Task prompt: Each line with the string "area" is to be copied from the records below.

--- Raw data Enclosed Below ---

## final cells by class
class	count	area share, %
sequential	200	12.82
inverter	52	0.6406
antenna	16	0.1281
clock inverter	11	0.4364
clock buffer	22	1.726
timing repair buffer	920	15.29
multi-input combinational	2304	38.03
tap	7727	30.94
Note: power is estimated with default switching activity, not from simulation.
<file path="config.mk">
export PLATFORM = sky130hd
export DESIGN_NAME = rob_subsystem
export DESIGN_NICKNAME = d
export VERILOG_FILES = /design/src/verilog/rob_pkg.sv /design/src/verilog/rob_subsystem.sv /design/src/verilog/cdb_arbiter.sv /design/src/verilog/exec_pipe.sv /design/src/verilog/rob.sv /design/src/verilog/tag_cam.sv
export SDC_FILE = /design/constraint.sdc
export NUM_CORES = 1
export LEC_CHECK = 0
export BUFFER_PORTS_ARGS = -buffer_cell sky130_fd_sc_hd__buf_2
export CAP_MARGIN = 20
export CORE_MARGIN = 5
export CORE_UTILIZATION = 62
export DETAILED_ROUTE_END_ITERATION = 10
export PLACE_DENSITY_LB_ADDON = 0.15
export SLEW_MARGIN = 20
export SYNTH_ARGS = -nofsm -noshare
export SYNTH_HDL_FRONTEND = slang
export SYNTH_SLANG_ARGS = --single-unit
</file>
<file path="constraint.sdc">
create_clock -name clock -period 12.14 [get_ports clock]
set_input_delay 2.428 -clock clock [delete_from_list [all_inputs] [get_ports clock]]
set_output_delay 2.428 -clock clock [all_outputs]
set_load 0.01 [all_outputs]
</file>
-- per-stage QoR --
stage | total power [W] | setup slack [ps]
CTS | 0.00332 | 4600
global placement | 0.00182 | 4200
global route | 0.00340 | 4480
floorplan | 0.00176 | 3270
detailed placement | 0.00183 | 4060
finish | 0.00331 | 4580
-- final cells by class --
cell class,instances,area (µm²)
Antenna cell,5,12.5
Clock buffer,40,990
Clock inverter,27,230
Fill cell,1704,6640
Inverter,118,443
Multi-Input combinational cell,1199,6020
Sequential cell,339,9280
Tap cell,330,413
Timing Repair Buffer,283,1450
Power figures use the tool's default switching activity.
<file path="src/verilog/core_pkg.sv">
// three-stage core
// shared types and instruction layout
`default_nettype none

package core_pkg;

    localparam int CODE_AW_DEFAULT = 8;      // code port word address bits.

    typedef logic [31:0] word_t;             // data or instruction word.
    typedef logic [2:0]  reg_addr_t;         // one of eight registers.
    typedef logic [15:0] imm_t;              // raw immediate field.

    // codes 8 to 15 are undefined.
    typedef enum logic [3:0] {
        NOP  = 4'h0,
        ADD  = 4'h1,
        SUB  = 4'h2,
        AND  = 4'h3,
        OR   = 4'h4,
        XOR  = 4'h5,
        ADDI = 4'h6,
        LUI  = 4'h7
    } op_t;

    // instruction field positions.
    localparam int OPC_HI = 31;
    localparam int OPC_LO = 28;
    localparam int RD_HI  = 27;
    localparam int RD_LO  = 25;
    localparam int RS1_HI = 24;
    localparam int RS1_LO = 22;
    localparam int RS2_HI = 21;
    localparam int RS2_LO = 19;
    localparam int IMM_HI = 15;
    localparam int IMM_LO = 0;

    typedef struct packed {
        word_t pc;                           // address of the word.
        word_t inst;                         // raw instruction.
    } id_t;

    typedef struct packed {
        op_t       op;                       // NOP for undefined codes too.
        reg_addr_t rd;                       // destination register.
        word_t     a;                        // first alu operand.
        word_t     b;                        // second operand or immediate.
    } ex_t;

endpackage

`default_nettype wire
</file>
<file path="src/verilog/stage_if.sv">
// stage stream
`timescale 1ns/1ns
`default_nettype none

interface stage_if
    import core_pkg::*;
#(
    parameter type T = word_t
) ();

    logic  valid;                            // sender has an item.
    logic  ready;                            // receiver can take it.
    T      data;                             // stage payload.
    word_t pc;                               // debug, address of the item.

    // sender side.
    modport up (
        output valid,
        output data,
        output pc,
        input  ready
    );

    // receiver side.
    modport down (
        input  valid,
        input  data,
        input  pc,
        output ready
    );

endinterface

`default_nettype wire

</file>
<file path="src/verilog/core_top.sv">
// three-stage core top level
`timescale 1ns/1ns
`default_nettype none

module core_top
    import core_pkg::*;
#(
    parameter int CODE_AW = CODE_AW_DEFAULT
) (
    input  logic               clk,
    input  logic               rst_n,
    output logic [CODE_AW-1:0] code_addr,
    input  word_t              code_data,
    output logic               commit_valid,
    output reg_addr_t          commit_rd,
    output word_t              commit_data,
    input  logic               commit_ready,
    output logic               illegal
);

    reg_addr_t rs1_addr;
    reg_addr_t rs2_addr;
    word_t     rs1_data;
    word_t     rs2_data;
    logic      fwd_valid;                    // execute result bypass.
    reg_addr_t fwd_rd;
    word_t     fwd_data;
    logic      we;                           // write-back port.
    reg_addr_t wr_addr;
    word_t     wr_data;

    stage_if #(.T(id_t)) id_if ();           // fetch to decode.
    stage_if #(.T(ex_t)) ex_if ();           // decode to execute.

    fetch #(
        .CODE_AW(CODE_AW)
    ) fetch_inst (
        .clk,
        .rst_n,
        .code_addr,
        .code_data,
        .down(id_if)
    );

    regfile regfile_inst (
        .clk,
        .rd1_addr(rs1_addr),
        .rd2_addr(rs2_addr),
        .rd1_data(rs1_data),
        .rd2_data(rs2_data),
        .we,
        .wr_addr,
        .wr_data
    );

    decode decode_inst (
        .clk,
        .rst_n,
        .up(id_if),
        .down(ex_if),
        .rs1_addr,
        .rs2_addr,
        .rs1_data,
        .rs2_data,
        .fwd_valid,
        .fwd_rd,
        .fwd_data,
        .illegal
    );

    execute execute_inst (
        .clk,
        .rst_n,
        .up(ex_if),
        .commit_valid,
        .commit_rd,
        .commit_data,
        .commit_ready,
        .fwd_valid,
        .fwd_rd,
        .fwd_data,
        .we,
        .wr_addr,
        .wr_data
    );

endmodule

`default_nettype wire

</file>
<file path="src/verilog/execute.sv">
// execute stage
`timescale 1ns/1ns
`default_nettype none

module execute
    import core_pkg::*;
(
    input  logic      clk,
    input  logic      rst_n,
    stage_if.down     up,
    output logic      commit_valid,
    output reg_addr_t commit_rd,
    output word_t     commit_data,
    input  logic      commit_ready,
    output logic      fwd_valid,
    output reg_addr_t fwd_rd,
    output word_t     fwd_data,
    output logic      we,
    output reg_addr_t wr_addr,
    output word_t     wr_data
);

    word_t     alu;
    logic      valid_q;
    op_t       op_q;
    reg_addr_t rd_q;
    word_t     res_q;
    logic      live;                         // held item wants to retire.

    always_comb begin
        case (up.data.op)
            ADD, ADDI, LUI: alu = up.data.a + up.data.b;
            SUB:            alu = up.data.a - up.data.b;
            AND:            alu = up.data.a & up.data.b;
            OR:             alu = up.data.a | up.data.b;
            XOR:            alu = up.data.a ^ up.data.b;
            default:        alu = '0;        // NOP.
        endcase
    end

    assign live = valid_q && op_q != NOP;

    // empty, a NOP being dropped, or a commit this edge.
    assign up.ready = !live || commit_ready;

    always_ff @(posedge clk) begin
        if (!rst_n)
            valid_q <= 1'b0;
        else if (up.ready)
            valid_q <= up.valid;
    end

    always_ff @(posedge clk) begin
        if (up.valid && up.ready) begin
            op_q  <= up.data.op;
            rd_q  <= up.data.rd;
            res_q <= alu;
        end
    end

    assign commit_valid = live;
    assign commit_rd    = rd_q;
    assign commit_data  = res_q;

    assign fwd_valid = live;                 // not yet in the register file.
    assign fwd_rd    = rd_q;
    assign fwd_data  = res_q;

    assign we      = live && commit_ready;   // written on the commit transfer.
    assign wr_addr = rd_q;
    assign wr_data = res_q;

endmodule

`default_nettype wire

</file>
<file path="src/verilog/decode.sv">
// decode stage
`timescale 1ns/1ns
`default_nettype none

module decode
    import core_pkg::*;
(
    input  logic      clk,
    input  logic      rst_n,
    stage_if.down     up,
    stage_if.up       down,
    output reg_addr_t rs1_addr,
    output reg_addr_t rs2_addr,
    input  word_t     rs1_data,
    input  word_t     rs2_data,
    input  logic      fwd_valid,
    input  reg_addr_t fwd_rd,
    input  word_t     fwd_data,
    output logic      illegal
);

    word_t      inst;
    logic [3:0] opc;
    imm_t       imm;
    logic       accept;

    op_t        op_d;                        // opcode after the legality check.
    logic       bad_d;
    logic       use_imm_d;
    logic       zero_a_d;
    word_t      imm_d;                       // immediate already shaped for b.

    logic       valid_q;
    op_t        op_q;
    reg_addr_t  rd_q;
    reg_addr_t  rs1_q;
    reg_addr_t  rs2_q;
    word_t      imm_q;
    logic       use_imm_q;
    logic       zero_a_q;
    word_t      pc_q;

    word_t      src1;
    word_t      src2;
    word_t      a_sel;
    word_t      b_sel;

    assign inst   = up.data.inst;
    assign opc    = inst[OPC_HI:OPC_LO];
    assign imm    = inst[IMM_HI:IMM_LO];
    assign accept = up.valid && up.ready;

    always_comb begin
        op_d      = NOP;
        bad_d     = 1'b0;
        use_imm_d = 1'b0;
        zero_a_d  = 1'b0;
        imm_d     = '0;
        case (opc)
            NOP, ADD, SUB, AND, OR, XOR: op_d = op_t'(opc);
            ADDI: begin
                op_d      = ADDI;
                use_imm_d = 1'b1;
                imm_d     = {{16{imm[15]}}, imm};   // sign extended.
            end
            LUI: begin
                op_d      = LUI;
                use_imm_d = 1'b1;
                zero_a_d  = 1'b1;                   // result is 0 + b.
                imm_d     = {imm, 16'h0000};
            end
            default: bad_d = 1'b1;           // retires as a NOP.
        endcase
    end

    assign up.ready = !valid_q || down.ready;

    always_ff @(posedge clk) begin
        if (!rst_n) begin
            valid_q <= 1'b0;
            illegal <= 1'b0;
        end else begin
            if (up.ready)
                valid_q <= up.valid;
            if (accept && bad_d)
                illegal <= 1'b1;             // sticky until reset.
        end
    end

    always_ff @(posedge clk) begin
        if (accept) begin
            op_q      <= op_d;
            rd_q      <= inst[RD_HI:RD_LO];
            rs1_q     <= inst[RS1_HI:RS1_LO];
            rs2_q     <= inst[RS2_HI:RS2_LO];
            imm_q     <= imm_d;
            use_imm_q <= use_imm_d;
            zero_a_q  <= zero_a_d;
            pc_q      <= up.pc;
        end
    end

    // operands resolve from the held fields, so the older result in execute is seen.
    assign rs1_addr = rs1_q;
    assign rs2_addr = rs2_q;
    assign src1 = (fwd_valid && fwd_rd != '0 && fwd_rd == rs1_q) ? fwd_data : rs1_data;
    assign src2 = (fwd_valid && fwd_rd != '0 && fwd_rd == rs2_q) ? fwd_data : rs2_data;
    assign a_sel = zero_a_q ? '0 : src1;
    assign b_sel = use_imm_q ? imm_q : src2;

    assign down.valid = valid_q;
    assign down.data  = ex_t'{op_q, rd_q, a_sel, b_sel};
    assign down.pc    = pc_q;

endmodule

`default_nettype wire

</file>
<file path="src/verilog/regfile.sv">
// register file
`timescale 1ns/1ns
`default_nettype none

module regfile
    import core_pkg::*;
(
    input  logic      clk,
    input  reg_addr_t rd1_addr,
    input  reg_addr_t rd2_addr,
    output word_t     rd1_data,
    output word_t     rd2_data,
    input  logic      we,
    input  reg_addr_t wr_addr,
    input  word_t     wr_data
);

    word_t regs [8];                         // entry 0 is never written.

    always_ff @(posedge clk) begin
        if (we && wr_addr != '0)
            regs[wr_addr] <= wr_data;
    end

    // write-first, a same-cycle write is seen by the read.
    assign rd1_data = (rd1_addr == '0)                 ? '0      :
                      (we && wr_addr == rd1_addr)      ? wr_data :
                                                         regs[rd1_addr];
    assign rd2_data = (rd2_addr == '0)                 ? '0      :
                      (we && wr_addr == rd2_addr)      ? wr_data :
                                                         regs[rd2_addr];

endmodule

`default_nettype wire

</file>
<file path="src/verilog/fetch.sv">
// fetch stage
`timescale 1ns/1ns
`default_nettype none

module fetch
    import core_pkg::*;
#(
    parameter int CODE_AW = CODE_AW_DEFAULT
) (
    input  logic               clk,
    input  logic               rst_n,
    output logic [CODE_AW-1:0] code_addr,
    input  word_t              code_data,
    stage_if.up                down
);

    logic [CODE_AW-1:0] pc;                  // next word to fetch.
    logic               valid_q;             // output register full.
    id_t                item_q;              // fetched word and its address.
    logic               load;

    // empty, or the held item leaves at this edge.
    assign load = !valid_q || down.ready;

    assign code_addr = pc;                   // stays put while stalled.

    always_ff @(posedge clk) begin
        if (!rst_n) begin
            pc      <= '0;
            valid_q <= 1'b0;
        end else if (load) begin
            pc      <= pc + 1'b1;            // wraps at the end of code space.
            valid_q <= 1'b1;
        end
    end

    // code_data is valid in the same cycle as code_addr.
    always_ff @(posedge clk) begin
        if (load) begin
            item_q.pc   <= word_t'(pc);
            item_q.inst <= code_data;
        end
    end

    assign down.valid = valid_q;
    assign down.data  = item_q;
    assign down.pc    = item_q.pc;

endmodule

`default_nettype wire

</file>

--- End of Enclosed Raw data ---

Answer to the exercise:
class	count	area share, %
cell class,instances,area (µm²)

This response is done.